§ Work instructions: For the entries that follow, state how many lines include the word "multi", giving the number and nothing else.

[Task material Boundary: Start]

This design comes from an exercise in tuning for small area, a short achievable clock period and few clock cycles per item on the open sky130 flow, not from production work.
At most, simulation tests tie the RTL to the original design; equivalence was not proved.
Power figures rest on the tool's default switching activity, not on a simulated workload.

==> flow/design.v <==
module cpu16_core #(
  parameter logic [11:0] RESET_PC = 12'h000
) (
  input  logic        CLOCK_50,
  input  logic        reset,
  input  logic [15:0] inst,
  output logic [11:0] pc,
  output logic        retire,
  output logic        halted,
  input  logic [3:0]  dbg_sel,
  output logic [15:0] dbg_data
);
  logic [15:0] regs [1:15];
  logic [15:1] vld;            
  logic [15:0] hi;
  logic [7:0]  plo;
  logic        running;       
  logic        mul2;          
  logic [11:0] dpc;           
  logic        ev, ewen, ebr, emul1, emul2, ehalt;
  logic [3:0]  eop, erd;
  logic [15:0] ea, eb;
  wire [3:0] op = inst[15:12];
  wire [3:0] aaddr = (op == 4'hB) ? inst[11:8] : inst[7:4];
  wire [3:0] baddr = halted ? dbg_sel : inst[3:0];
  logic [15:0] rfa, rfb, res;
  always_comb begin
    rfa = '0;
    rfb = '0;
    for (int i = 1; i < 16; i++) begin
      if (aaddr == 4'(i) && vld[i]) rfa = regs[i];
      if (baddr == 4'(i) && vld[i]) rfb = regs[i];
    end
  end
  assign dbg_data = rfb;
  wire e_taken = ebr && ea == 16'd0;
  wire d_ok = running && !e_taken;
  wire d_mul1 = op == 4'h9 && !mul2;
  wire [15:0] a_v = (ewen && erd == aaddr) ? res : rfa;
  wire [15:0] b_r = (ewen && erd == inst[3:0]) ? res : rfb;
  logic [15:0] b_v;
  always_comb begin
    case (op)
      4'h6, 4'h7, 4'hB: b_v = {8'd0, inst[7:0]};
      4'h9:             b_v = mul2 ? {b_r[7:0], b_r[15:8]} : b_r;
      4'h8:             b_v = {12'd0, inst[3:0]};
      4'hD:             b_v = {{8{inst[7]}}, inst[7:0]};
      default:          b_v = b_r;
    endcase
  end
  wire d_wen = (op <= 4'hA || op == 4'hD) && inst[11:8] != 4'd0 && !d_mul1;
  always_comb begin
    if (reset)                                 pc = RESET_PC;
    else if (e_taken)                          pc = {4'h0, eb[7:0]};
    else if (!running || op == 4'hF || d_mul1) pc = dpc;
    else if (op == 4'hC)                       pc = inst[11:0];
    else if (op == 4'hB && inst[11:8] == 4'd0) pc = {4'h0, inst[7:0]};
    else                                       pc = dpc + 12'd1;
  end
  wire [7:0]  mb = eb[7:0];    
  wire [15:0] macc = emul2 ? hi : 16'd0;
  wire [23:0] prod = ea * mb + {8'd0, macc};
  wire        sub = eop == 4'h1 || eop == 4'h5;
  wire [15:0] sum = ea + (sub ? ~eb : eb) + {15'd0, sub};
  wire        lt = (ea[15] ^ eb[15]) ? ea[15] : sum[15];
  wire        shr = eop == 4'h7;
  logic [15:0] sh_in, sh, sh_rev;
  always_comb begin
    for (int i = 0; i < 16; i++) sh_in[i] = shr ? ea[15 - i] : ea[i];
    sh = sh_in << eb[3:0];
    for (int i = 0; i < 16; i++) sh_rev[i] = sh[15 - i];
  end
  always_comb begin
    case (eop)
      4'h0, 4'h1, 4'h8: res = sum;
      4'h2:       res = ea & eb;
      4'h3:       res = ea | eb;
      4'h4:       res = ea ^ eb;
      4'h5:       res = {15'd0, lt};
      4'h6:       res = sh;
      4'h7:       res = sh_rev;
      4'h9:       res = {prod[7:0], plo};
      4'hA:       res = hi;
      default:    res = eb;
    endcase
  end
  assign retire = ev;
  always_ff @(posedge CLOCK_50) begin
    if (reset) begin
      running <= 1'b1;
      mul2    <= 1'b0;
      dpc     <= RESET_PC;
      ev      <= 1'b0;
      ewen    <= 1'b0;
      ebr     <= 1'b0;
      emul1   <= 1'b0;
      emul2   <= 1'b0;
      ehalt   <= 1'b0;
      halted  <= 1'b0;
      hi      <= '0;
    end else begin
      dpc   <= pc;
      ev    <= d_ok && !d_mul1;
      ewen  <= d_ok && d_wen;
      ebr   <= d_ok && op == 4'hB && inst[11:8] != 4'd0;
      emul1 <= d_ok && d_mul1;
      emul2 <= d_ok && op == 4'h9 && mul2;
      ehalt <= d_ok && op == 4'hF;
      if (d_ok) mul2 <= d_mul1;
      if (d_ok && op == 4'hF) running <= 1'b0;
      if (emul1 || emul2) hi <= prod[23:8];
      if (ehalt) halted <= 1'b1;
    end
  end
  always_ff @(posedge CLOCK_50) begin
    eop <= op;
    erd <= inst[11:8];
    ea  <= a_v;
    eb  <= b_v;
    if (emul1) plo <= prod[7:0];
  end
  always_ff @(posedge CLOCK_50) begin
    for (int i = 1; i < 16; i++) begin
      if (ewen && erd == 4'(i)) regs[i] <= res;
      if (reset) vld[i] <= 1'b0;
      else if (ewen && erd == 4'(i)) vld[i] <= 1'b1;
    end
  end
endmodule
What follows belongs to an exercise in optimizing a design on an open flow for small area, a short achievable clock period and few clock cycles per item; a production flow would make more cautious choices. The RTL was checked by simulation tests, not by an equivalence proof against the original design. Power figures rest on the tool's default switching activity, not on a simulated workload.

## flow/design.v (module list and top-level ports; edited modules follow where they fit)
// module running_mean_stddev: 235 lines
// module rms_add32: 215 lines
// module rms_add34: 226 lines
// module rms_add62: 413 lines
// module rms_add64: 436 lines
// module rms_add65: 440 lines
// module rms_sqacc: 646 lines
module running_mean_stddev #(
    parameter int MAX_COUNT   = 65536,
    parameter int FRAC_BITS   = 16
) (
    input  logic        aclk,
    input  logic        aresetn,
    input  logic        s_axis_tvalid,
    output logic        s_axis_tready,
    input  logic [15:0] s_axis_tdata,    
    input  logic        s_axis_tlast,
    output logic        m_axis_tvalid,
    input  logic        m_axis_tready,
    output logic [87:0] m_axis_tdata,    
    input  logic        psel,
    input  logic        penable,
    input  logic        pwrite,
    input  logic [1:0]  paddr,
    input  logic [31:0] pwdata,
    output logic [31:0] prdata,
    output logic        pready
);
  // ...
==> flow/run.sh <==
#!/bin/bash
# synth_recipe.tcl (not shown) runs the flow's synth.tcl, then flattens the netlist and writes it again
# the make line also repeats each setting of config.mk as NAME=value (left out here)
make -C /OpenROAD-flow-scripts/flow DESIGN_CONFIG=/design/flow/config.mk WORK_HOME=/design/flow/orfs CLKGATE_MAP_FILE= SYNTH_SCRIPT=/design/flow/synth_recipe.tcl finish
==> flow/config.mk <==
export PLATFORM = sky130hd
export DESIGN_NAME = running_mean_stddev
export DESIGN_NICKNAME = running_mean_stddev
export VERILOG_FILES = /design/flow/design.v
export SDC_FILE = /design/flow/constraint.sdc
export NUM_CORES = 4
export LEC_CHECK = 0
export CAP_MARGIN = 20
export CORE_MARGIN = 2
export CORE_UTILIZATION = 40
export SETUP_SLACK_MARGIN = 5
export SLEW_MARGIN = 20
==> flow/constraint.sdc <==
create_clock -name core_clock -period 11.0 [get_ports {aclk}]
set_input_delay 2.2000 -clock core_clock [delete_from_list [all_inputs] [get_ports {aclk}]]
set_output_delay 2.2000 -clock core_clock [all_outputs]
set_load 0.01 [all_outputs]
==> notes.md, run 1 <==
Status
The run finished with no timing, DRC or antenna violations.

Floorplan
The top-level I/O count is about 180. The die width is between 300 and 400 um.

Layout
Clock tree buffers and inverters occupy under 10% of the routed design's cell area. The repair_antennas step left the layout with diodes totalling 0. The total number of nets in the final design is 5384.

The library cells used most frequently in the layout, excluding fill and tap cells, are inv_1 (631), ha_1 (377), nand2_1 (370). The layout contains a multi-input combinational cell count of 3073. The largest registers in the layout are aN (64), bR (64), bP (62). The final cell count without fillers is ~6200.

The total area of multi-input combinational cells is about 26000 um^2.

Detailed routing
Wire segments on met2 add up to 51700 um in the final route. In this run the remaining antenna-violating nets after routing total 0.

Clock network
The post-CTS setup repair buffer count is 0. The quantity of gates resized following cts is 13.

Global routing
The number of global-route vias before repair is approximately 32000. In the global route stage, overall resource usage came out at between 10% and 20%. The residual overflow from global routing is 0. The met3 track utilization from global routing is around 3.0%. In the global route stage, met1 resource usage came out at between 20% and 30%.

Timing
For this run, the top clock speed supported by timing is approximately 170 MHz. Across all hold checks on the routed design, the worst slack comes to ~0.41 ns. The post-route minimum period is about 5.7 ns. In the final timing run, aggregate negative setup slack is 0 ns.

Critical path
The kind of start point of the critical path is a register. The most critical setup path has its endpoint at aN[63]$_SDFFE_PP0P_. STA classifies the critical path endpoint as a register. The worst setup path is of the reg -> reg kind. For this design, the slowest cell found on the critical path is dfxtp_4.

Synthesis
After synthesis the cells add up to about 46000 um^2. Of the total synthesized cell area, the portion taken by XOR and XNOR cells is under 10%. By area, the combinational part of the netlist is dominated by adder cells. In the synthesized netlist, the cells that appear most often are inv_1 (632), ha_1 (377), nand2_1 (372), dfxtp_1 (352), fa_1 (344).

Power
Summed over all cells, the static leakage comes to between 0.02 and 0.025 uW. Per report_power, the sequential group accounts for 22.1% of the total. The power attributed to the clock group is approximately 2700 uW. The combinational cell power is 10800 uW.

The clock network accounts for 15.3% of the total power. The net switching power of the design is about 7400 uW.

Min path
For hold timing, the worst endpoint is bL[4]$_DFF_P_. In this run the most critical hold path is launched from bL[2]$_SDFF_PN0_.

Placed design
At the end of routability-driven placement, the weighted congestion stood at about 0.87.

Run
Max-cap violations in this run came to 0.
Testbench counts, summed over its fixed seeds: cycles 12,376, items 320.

[Task material Boundary: End]
[Task material Boundary: Start]

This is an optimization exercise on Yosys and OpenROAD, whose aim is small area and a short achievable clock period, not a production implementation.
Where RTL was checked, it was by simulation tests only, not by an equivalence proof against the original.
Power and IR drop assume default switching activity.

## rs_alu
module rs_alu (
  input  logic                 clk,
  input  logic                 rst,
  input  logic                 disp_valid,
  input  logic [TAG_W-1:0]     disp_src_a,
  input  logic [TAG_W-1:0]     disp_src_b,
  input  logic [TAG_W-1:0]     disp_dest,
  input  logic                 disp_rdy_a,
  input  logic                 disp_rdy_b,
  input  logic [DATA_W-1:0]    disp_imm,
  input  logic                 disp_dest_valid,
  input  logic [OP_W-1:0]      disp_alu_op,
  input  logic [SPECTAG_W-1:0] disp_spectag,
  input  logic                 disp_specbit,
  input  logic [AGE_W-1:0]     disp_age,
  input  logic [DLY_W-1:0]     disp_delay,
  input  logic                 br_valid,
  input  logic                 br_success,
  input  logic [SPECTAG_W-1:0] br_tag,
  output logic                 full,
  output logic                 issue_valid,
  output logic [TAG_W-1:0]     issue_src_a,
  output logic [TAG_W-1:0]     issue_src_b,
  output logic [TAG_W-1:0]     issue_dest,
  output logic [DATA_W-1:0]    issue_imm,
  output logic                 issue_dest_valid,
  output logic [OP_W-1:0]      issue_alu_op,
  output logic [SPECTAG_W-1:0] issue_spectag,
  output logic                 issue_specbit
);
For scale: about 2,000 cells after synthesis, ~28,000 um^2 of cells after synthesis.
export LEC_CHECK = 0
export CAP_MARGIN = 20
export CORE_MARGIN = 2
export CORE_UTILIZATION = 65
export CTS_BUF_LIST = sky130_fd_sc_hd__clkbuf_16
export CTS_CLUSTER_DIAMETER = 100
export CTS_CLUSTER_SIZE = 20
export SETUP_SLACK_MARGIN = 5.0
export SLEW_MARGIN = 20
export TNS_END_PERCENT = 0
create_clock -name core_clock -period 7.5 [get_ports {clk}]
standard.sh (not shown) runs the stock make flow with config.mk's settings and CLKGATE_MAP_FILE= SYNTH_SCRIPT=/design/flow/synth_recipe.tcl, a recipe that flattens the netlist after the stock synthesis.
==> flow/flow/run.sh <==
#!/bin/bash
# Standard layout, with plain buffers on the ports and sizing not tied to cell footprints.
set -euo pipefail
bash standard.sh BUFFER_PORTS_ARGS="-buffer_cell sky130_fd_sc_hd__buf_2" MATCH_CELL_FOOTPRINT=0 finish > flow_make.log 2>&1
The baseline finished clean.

[Task material Boundary: End]

§ Completed task: 2